En cierta ocasión, la pintora surrealista Leonora Carrington aconsejó a su sobrina que no fuese demasiado racional o no entendería gran cosa de la vida. Sugerencia especialmente útil para enfrentarse a la locura ordinaria de la política española. Algunos políticos, y últimamente una parte importante del electorado, quieren vivir pasiones (la pasión patriótica, por ejemplo, está a la orden del día), muestran intereses inexplicables y con frecuencia sostienen puntos de vista absurdos. Esto se ve claramente a escala local en relación con ciertos candidatos. En la derecha, quienes arruinan ayuntamientos intentan convencernos de que si les votamos lloraremos de felicidad. Otros, recién llegados, pero ya imbuidos de ciencia porque a hacer política se aprende en una tarde, combinan las exigencias de sentido común con promesas de reconstrucción de castillos de los que solo queda el solar. En la orilla opuesta, alumbrados hay que aseguran que el destino ayer ingrato se ha puesto ya definitivamente de su lado, porque sí, se puede, y les dispensará la ansiada acta de concejal, aunque no les conozca ni el Tato. Y hay quienes, reducidos durante años a la insignificancia por falta de votos, esperan no solo el socorro del destino y el acta de concejal, que también dan por seguros, sino la hora del desquite. En otra categoría aún más alarmante se encuentran quienes pretenden retrasar el reloj de la historia y ponernos a todos firmes.

En esa feria de efusiones extremas los partidos más sensatos se abren paso con dificultad. Sin embargo, quienes no hipertrofian la política son la única garantía de que no acabaremos rascándonos el bolsillo o pasándolo peor, y de que las instituciones no caerán en manos de reincidentes, aficionados o chiflados con ideas propias.

Pero no hay que engañarse: como señala Javier Sampedro, los discursos racionales están en franca decadencia. Expertos de las universidades de Austin-Texas y Princeton han estudiado una cantidad inmensa de discursos presidenciales y otros textos políticos producidos desde hace un siglo y han concluido que el pensamiento analítico decae inexorablemente. Si hoy abundan las propuestas fake o brutalmente demagógicas es porque consiguen respuestas cívicas sorprendentes.

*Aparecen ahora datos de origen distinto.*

**src/rtl/imm_pkg.sv**
```systemverilog
// Shared opcode and immediate-format definitions for the decode-stage
// immediate generator and its future compressed-expansion sibling.
package imm_pkg;

  localparam logic [6:0] OPC_OP_IMM   = 7'b0010011;
  localparam logic [6:0] OPC_LOAD     = 7'b0000011;
  localparam logic [6:0] OPC_JALR     = 7'b1100111;
  localparam logic [6:0] OPC_STORE    = 7'b0100011;
  localparam logic [6:0] OPC_BRANCH   = 7'b1100011;
  localparam logic [6:0] OPC_LUI      = 7'b0110111;
  localparam logic [6:0] OPC_AUIPC    = 7'b0010111;
  localparam logic [6:0] OPC_JAL      = 7'b1101111;
  localparam logic [6:0] OPC_SYSTEM   = 7'b1110011;
  localparam logic [6:0] OPC_OP       = 7'b0110011;
  localparam logic [6:0] OPC_FENCE    = 7'b0001111;
  localparam logic [6:0] OPC_OP_IMM32 = 7'b0011011;
  localparam logic [6:0] OPC_OP32     = 7'b0111011;

  typedef enum logic [2:0] {
    IMM_NONE = 3'd0,
    IMM_I    = 3'd1,
    IMM_S    = 3'd2,
    IMM_B    = 3'd3,
    IMM_U    = 3'd4,
    IMM_J    = 3'd5,
    IMM_Z    = 3'd6
  } imm_type_e;

endpackage

```
**src/rtl/imm_decode.sv**
```systemverilog
// Combinational immediate decoder: raw 32-bit instruction in, XLEN-wide
// immediate, format code and unknown-opcode flag out.
module imm_decode
  import imm_pkg::*;
#(
  parameter int XLEN = 32
) (
  input  logic [31:0]     i_instr,
  output logic [XLEN-1:0] o_imm,
  output imm_type_e       o_type,
  output logic            o_illegal
);

  logic [6:0]  w_opc;
  logic [31:0] w_imm32;

  assign w_opc = i_instr[6:0];

  always_comb begin
    w_imm32   = '0;
    o_type    = IMM_NONE;
    o_illegal = 1'b0;
    case (w_opc)
      OPC_OP_IMM, OPC_LOAD, OPC_JALR: begin
        w_imm32 = {{20{i_instr[31]}}, i_instr[31:20]};
        o_type  = IMM_I;
      end
      OPC_OP_IMM32: begin
        if (XLEN == 64) begin
          w_imm32 = {{20{i_instr[31]}}, i_instr[31:20]};
          o_type  = IMM_I;
        end else begin
          o_illegal = 1'b1;
        end
      end
      OPC_STORE: begin
        w_imm32 = {{20{i_instr[31]}}, i_instr[31:25], i_instr[11:7]};
        o_type  = IMM_S;
      end
      OPC_BRANCH: begin
        w_imm32 = {{20{i_instr[31]}}, i_instr[7], i_instr[30:25], i_instr[11:8], 1'b0};
        o_type  = IMM_B;
      end
      OPC_LUI, OPC_AUIPC: begin
        w_imm32 = {i_instr[31:12], 12'b0};
        o_type  = IMM_U;
      end
      OPC_JAL: begin
        w_imm32 = {{12{i_instr[31]}}, i_instr[19:12], i_instr[20], i_instr[30:21], 1'b0};
        o_type  = IMM_J;
      end
      OPC_SYSTEM: begin
        // funct3[2] selects the immediate CSR forms; zimm is unsigned
        if (i_instr[14]) begin
          w_imm32 = {27'b0, i_instr[19:15]};
          o_type  = IMM_Z;
        end
      end
      OPC_OP, OPC_FENCE: ;
      OPC_OP32: o_illegal = (XLEN != 64);
      default:  o_illegal = 1'b1;
    endcase
  end

  // Z leaves bit 31 clear, so a uniform sign-extension is safe for all formats
  always_comb begin
    o_imm       = {XLEN{w_imm32[31]}};
    o_imm[31:0] = w_imm32;
  end

endmodule

```
**src/rtl/imm_gen_pipe.sv**
```systemverilog
// Decode-stage immediate generator: combinational decode registered behind a
// valid/ready handshake with a two-entry (output + skid) buffer.
module imm_gen_pipe
  import imm_pkg::*;
#(
  parameter int XLEN  = 32,
  parameter int TAG_W = 32
) (
  input  logic             clk,
  input  logic             rst_n,
  input  logic             flush,
  input  logic             in_valid,
  output logic             in_ready,
  input  logic [31:0]      instr_in,
  input  logic [TAG_W-1:0] tag_in,
  output logic             out_valid,
  input  logic             out_ready,
  output logic [XLEN-1:0]  imm_out,
  output logic [2:0]       imm_type,
  output logic             imm_illegal,
  output logic [TAG_W-1:0] tag_out
);

  generate
    if (XLEN != 32 && XLEN != 64) begin : g_bad_xlen
      $error("imm_gen_pipe: XLEN must be 32 or 64");
    end
  endgenerate

  logic [XLEN-1:0]  w_imm;
  imm_type_e        w_type;
  logic             w_ill;
  logic             w_in_xfer;
  logic             w_out_free;

  logic             r_in_ready;
  logic             r_out_valid;
  logic [XLEN-1:0]  r_out_imm;
  logic [2:0]       r_out_type;
  logic             r_out_ill;
  logic [TAG_W-1:0] r_out_tag;
  logic             r_skid_valid;
  logic [XLEN-1:0]  r_skid_imm;
  logic [2:0]       r_skid_type;
  logic             r_skid_ill;
  logic [TAG_W-1:0] r_skid_tag;

  imm_decode #(.XLEN(XLEN)) u_dec (
    .i_instr   (instr_in),
    .o_imm     (w_imm),
    .o_type    (w_type),
    .o_illegal (w_ill)
  );

  assign w_in_xfer  = in_valid & r_in_ready;
  assign w_out_free = ~r_out_valid | out_ready;

  // r_in_ready always mirrors ~r_skid_valid, kept as its own flop so the
  // upstream ready path starts at a register
  always_ff @(posedge clk or negedge rst_n) begin
    if (!rst_n) begin
      r_in_ready   <= 1'b1;
      r_out_valid  <= 1'b0;
      r_out_imm    <= '0;
      r_out_type   <= '0;
      r_out_ill    <= 1'b0;
      r_out_tag    <= '0;
      r_skid_valid <= 1'b0;
      r_skid_imm   <= '0;
      r_skid_type  <= '0;
      r_skid_ill   <= 1'b0;
      r_skid_tag   <= '0;
    end else if (flush) begin
      r_out_valid  <= 1'b0;
      r_skid_valid <= 1'b0;
      r_in_ready   <= 1'b1;
    end else if (w_out_free) begin
      if (r_skid_valid) begin
        r_out_valid  <= 1'b1;
        r_out_imm    <= r_skid_imm;
        r_out_type   <= r_skid_type;
        r_out_ill    <= r_skid_ill;
        r_out_tag    <= r_skid_tag;
        r_skid_valid <= 1'b0;
        r_in_ready   <= 1'b1;
      end else begin
        r_out_valid <= w_in_xfer;
        if (w_in_xfer) begin
          r_out_imm  <= w_imm;
          r_out_type <= w_type;
          r_out_ill  <= w_ill;
          r_out_tag  <= tag_in;
        end
      end
    end else if (w_in_xfer) begin
      r_skid_valid <= 1'b1;
      r_skid_imm   <= w_imm;
      r_skid_type  <= w_type;
      r_skid_ill   <= w_ill;
      r_skid_tag   <= tag_in;
      r_in_ready   <= 1'b0;
    end
  end

  assign in_ready    = r_in_ready;
  assign out_valid   = r_out_valid;
  assign imm_out     = r_out_imm;
  assign imm_type    = r_out_type;
  assign imm_illegal = r_out_ill;
  assign tag_out     = r_out_tag;

endmodule
```
`src/rtl/branch_pkg.sv`:
```
// branch_pkg: shared definitions for the branch resolver.
//   - condition-code constants decoded by cond_eval and branch_unit
//   - FSM state enum for branch_unit
//   - bit positions of the comparison flags inside the 5-bit flag word
//     {lt, gt, eq, zb, za}
package branch_pkg;

    localparam logic [3:0] COND_ALWAYS = 4'd0;
    localparam logic [3:0] COND_EQ     = 4'd1;
    localparam logic [3:0] COND_NE     = 4'd2;
    localparam logic [3:0] COND_GT     = 4'd3;
    localparam logic [3:0] COND_LT     = 4'd4;
    localparam logic [3:0] COND_GE     = 4'd5;
    localparam logic [3:0] COND_LE     = 4'd6;
    localparam logic [3:0] COND_ZA     = 4'd7;
    localparam logic [3:0] COND_NZA    = 4'd8;
    localparam logic [3:0] COND_ZB     = 4'd9;
    localparam logic [3:0] COND_NZB    = 4'd10;
    localparam logic [3:0] COND_DJNZ   = 4'd11;

    localparam int FLAG_ZA = 0;
    localparam int FLAG_ZB = 1;
    localparam int FLAG_EQ = 2;
    localparam int FLAG_GT = 3;
    localparam int FLAG_LT = 4;

    typedef enum logic [1:0] {
        ST_IDLE,
        ST_EVAL,
        ST_REDIRECT,
        ST_FLUSH
    } state_t;

endpackage

```
`src/rtl/cond_eval.sv`:
```
// cond_eval: purely combinational decode of a condition code against the
// latched comparison flags.
// Ports:
//   cond   in  4  condition code
//   flags  in  5  latched flags {lt, gt, eq, zb, za}
//   taken  out 1  condition satisfied
// DJNZ depends on the loop counter and is resolved in branch_unit, so it
// decodes here as never taken, like codes 12-15.
module cond_eval
    import branch_pkg::*;
(
    input  logic [3:0] cond,
    input  logic [4:0] flags,
    output logic       taken
);

    always_comb begin
        taken = 1'b0;
        case (cond)
            COND_ALWAYS: taken = 1'b1;
            COND_EQ:     taken = flags[FLAG_EQ];
            COND_NE:     taken = ~flags[FLAG_EQ];
            COND_GT:     taken = flags[FLAG_GT];
            COND_LT:     taken = flags[FLAG_LT];
            COND_GE:     taken = flags[FLAG_GT] | flags[FLAG_EQ];
            COND_LE:     taken = flags[FLAG_LT] | flags[FLAG_EQ];
            COND_ZA:     taken = flags[FLAG_ZA];
            COND_NZA:    taken = ~flags[FLAG_ZA];
            COND_ZB:     taken = flags[FLAG_ZB];
            COND_NZB:    taken = ~flags[FLAG_ZB];
            default:     taken = 1'b0;
        endcase
    end

endmodule

```
`src/rtl/branch_unit.sv`:
```
// branch_unit: conditional branch resolver. Latches compare flags, accepts a
// branch request over valid/ready, evaluates it one cycle later against the
// latched flags and, when taken, emits a one-cycle redirect plus a flush pulse
// lasting FLUSH_CYCLES cycles.
// Parameters:
//   PC_W          width of PC, offset and target
//   FLUSH_CYCLES  total flush length per taken branch (1..15)
// Ports:
//   clk, rst_n                       clock, async active-low reset
//   flag_we, flags_in, flags_q       flag register write / data / value
//   br_valid, br_ready               request handshake
//   br_cond, br_pc, br_offset        request payload
//   redirect_valid, redirect_pc      one-cycle redirect to fetch
//   flush                            squash younger instructions
//   lc_we, lc_din, lc_q              loop counter (LOOP_CTR_EN only)
// Build option: define LOOP_CTR_EN to add the loop counter and DJNZ support;
// without it code 11 is never taken.
module branch_unit
    import branch_pkg::*;
#(
    parameter int PC_W         = 16,
    parameter int FLUSH_CYCLES = 2
)
(
    input  logic            clk,
    input  logic            rst_n,
    input  logic            flag_we,
    input  logic [4:0]      flags_in,
    output logic [4:0]      flags_q,
    input  logic            br_valid,
    output logic            br_ready,
    input  logic [3:0]      br_cond,
    input  logic [PC_W-1:0] br_pc,
    input  logic [PC_W-1:0] br_offset,
    output logic            redirect_valid,
    output logic [PC_W-1:0] redirect_pc,
    output logic            flush
`ifdef LOOP_CTR_EN
    ,
    input  logic            lc_we,
    input  logic [PC_W-1:0] lc_din,
    output logic [PC_W-1:0] lc_q
`endif
);

    state_t          state;
    logic [3:0]      cond_r;
    logic [PC_W-1:0] pc_r;
    logic [PC_W-1:0] off_r;
    logic [3:0]      flush_cnt;
    logic            cond_taken;
    logic            djnz_taken;
    logic            taken;
    logic [PC_W-1:0] target;

    always_ff @(posedge clk or negedge rst_n) begin
        if (!rst_n)
            flags_q <= '0;
        else if (flag_we)
            flags_q <= flags_in;
    end

    cond_eval u_cond_eval (
        .cond  (cond_r),
        .flags (flags_q),
        .taken (cond_taken)
    );

    // Target wraps modulo 2^PC_W; the offset is two's complement, so a plain
    // unsigned add gives the right answer for backward branches too.
    assign target = pc_r + PC_W'(1) + off_r;

`ifdef LOOP_CTR_EN
    logic lc_dec;

    // Decrement only on a DJNZ evaluation with a non-zero counter; taken when
    // the decremented value is still non-zero, i.e. the old value was not 1.
    assign lc_dec     = (state == ST_EVAL) && (cond_r == COND_DJNZ) && (lc_q != '0);
    assign djnz_taken = lc_dec && (lc_q != PC_W'(1));

    // A write from software wins over a decrement on the same edge.
    always_ff @(posedge clk or negedge rst_n) begin
        if (!rst_n)
            lc_q <= '0;
        else if (lc_we)
            lc_q <= lc_din;
        else if (lc_dec)
            lc_q <= lc_q - PC_W'(1);
    end
`else
    assign djnz_taken = 1'b0;
`endif

    assign taken = (cond_r == COND_DJNZ) ? djnz_taken : cond_taken;

    // flush_cnt counts the FLUSH-state cycles still to go after the current
    // one, so REDIRECT plus the FLUSH cycles add up to FLUSH_CYCLES.
    always_ff @(posedge clk or negedge rst_n) begin
        if (!rst_n) begin
            state          <= ST_IDLE;
            br_ready       <= 1'b1;
            redirect_valid <= 1'b0;
            redirect_pc    <= '0;
            flush          <= 1'b0;
            cond_r         <= '0;
            pc_r           <= '0;
            off_r          <= '0;
            flush_cnt      <= '0;
        end else begin
            case (state)
                ST_IDLE: begin
                    if (br_valid) begin
                        cond_r   <= br_cond;
                        pc_r     <= br_pc;
                        off_r    <= br_offset;
                        br_ready <= 1'b0;
                        state    <= ST_EVAL;
                    end
                end
                ST_EVAL: begin
                    if (taken) begin
                        redirect_pc    <= target;
                        redirect_valid <= 1'b1;
                        flush          <= 1'b1;
                        state          <= ST_REDIRECT;
                    end else begin
                        br_ready <= 1'b1;
                        state    <= ST_IDLE;
                    end
                end
                ST_REDIRECT: begin
                    redirect_valid <= 1'b0;
                    if (FLUSH_CYCLES > 1) begin
                        flush_cnt <= 4'(FLUSH_CYCLES - 2);
                        state     <= ST_FLUSH;
                    end else begin
                        flush    <= 1'b0;
                        br_ready <= 1'b1;
                        state    <= ST_IDLE;
                    end
                end
                ST_FLUSH: begin
                    if (flush_cnt == 4'd0) begin
                        flush    <= 1'b0;
                        br_ready <= 1'b1;
                        state    <= ST_IDLE;
                    end else begin
                        flush_cnt <= flush_cnt - 4'd1;
                    end
                end
                default: state <= ST_IDLE;
            endcase
        end
    end

endmodule

```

Una secuela de esa tendencia es que el mérito, la inteligencia, la honestidad, la pedagogía política y la importancia de las instituciones públicas ya no parecen ser valores prioritarios para buena parte del electorado ni funcionan siempre como barreras seguras ante el empuje de la irracionalidad más descarada.

Dentro nueve días veremos de qué lado cae mayoritariamente la ciudad, aunque la incertidumbre de los resultados habría espantado incluso a Leonora Carrington.